* Stored items:
■ ■ ■
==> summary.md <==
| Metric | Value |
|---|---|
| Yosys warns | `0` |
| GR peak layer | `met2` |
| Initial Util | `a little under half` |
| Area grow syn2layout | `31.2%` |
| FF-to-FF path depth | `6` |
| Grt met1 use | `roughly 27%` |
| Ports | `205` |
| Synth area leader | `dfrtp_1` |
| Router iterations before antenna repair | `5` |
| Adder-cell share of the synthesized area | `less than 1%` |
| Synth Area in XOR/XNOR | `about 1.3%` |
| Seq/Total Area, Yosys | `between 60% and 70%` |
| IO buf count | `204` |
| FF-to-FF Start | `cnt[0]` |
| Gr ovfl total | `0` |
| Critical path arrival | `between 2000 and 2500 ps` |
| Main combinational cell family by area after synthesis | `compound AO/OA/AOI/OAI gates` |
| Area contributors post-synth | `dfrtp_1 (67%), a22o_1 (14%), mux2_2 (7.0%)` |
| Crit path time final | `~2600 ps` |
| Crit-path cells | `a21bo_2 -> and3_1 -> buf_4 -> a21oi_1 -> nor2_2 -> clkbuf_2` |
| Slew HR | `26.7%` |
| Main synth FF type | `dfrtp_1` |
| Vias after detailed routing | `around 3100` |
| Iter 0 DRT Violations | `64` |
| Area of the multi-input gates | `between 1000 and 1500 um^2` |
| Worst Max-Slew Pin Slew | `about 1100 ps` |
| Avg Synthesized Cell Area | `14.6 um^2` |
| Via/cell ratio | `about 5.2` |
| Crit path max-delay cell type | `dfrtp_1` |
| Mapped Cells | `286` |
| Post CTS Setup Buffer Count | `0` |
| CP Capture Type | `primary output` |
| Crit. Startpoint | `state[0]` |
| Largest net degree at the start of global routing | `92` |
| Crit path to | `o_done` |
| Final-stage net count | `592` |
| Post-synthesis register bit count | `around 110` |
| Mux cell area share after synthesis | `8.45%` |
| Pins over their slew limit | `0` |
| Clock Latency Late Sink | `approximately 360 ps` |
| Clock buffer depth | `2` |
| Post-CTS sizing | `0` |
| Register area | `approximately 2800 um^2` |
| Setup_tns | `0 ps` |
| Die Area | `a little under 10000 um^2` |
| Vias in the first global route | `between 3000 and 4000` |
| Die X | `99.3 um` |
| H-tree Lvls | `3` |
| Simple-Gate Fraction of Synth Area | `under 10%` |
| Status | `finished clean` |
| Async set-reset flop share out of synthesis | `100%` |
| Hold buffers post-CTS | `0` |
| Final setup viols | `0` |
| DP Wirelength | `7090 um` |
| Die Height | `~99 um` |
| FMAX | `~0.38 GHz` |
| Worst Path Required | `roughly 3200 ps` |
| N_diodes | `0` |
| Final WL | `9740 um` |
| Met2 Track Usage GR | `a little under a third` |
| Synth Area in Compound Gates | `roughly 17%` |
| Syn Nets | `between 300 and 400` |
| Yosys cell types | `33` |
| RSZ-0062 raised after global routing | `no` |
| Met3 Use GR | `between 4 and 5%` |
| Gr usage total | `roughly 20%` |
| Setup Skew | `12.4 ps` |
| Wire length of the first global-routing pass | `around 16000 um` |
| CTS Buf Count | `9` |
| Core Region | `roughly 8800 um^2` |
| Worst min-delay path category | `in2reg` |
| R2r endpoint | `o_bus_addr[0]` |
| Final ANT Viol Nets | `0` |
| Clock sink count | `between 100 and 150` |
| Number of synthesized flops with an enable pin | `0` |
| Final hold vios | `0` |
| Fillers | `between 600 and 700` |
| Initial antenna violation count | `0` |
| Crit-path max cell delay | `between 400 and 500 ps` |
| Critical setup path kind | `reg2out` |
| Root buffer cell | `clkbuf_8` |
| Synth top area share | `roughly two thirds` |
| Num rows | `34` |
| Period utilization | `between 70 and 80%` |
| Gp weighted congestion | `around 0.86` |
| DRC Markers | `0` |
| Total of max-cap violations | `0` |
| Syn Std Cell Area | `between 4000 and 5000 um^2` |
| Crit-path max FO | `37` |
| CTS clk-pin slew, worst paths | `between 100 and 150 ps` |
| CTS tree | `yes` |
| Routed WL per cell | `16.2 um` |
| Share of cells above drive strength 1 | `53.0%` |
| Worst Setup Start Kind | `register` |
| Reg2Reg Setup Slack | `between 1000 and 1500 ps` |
`config.mk`:
```
export PLATFORM = sky130hd
export DESIGN_NAME = mem_region_arbiter
export DESIGN_NICKNAME = d
export VERILOG_FILES = /design/src/rtl/mem_region_arbiter.sv
export SDC_FILE = /design/constraint.sdc
export NUM_CORES = 1
export LEC_CHECK = 0
export ABC_AREA = 1
export BUFFER_PORTS_ARGS = -buffer_cell sky130_fd_sc_hd__buf_2
export CAP_MARGIN = 20
export CORE_UTILIZATION = 47
export DETAILED_ROUTE_END_ITERATION = 12
export GPL_ROUTABILITY_DRIVEN = 0
export GPL_TIMING_DRIVEN = 0
export PLACE_DENSITY_LB_ADDON = 0.08
export SYNTH_ARGS = -nofsm -noshare
export SYNTH_HDL_FRONTEND = slang
export SYNTH_SLANG_ARGS = --single-unit
```
`constraint.sdc`:
```
create_clock -name clk -period 2.75 [get_ports clk]
set_clock_uncertainty 0.05 [all_clocks]
set_input_delay 0.4125 -clock clk [delete_from_list [all_inputs] [get_ports clk]]
set_output_delay 0.4125 -clock clk [all_outputs]
set_load 0.1 [all_outputs]
```
==> src/rtl/im_fetch_ctrl_if.sv <==
// Decode-side handshake of the fetch stage: one valid/ready slot carrying an
// instruction word and the byte address it was fetched from.
interface im_fetch_ctrl_if;
    logic        if_valid;
    logic        if_ready;
    logic [31:0] if_instr;
    logic [31:0] if_pc;

    modport master (
        output if_valid,
        output if_instr,
        output if_pc,
        input  if_ready
    );

    modport slave (
        input  if_valid,
        input  if_instr,
        input  if_pc,
        output if_ready
    );
endinterface

==> src/rtl/im_fetch_ctrl.sv <==
// Instruction-fetch sequencer: owns the PC, addresses the instruction memory and
// registers each fetched word into a single valid/ready slot toward decode.
module im_fetch_ctrl #(
    parameter logic [31:0] PC_RESET = 32'h0000_3000,
    parameter int          IM_WORDS = 1024,
    localparam int         ADDR_W   = $clog2(IM_WORDS)
) (
    input  logic                  clk,
    input  logic                  reset_n,

    output logic [ADDR_W-1:0]     im_addr,
    input  logic [31:0]           im_instr,

    input  logic                  stall,
    input  logic                  redirect_valid,
    input  logic [31:0]           redirect_pc,

    im_fetch_ctrl_if.master       if_out,

    output logic                  fault,
    output logic [31:0]           fault_pc,
    output logic [31:0]           fetch_count
);

    typedef enum logic [1:0] {
        BOOT,
        RUN,
        FAULT
    } state_e;

    // One past the last legal byte address; 33 bits so the bound cannot overflow.
    localparam logic [32:0] WIN_END = {1'b0, PC_RESET} + (33'(IM_WORDS) * 33'd4);

    state_e      state_q, state_d;
    logic [31:0] pc_q, pc_d;
    logic        if_valid_q, if_valid_d;
    logic [31:0] if_instr_q, if_instr_d;
    logic [31:0] if_pc_q, if_pc_d;
    logic        fault_q, fault_d;
    logic [31:0] fault_pc_q, fault_pc_d;
    logic [31:0] fetch_count_q, fetch_count_d;

    logic        slot_free;
    logic [31:0] pc_offset;

    function automatic logic in_window(input logic [31:0] addr);
        return (addr >= PC_RESET) && ({1'b0, addr} < WIN_END);
    endfunction

    assign pc_offset = pc_q - PC_RESET;
    assign im_addr   = ADDR_W'(pc_offset >> 2);
    assign slot_free = !if_valid_q || if_out.if_ready;

    always_comb begin
        state_d       = state_q;
        pc_d          = pc_q;
        if_valid_d    = if_valid_q;
        if_instr_d    = if_instr_q;
        if_pc_d       = if_pc_q;
        fault_d       = fault_q;
        fault_pc_d    = fault_pc_q;
        fetch_count_d = fetch_count_q;

        unique case (state_q)
            BOOT: begin
                state_d = RUN;
            end

            RUN: begin
                if (redirect_valid) begin
                    if_valid_d = 1'b0;
                    if ((redirect_pc[1:0] != 2'b00) || !in_window(redirect_pc)) begin
                        state_d    = FAULT;
                        fault_d    = 1'b1;
                        fault_pc_d = redirect_pc;
                    end else begin
                        pc_d = redirect_pc;
                    end
                end else if (slot_free && !stall) begin
                    if (!in_window(pc_q)) begin
                        state_d    = FAULT;
                        fault_d    = 1'b1;
                        fault_pc_d = pc_q;
                        if_valid_d = 1'b0;
                    end else begin
                        if_instr_d    = im_instr;
                        if_pc_d       = pc_q;
                        if_valid_d    = 1'b1;
                        pc_d          = pc_q + 32'd4;
                        fetch_count_d = fetch_count_q + 32'd1;
                    end
                end else if (slot_free) begin
                    // Stalled with a free slot: anything just consumed leaves the slot.
                    if_valid_d = 1'b0;
                end
            end

            FAULT: begin
                if (if_out.if_ready) begin
                    if_valid_d = 1'b0;
                end
            end

            default: begin
                state_d = BOOT;
            end
        endcase
    end

    always_ff @(posedge clk or negedge reset_n) begin
        if (!reset_n) begin
            state_q       <= BOOT;
            pc_q          <= PC_RESET;
            if_valid_q    <= 1'b0;
            if_instr_q    <= 32'd0;
            if_pc_q       <= 32'd0;
            fault_q       <= 1'b0;
            fault_pc_q    <= 32'd0;
            fetch_count_q <= 32'd0;
        end else begin
            state_q       <= state_d;
            pc_q          <= pc_d;
            if_valid_q    <= if_valid_d;
            if_instr_q    <= if_instr_d;
            if_pc_q       <= if_pc_d;
            fault_q       <= fault_d;
            fault_pc_q    <= fault_pc_d;
            fetch_count_q <= fetch_count_d;
        end
    end

    assign if_out.if_valid = if_valid_q;
    assign if_out.if_instr = if_instr_q;
    assign if_out.if_pc    = if_pc_q;
    assign fault           = fault_q;
    assign fault_pc        = fault_pc_q;
    assign fetch_count     = fetch_count_q;

endmodule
■ ■ ■
Beginning with the line above that contains "Gr ovfl total", copy each line exactly up to and including the line that contains "Post CTS Setup", and go no further.

| Gr ovfl total | `0` |
| Critical path arrival | `between 2000 and 2500 ps` |
| Main combinational cell family by area after synthesis | `compound AO/OA/AOI/OAI gates` |
| Area contributors post-synth | `dfrtp_1 (67%), a22o_1 (14%), mux2_2 (7.0%)` |
| Crit path time final | `~2600 ps` |
| Crit-path cells | `a21bo_2 -> and3_1 -> buf_4 -> a21oi_1 -> nor2_2 -> clkbuf_2` |
| Slew HR | `26.7%` |
| Main synth FF type | `dfrtp_1` |
| Vias after detailed routing | `around 3100` |
| Iter 0 DRT Violations | `64` |
| Area of the multi-input gates | `between 1000 and 1500 um^2` |
| Worst Max-Slew Pin Slew | `about 1100 ps` |
| Avg Synthesized Cell Area | `14.6 um^2` |
| Via/cell ratio | `about 5.2` |
| Crit path max-delay cell type | `dfrtp_1` |
| Mapped Cells | `286` |
| Post CTS Setup Buffer Count | `0` |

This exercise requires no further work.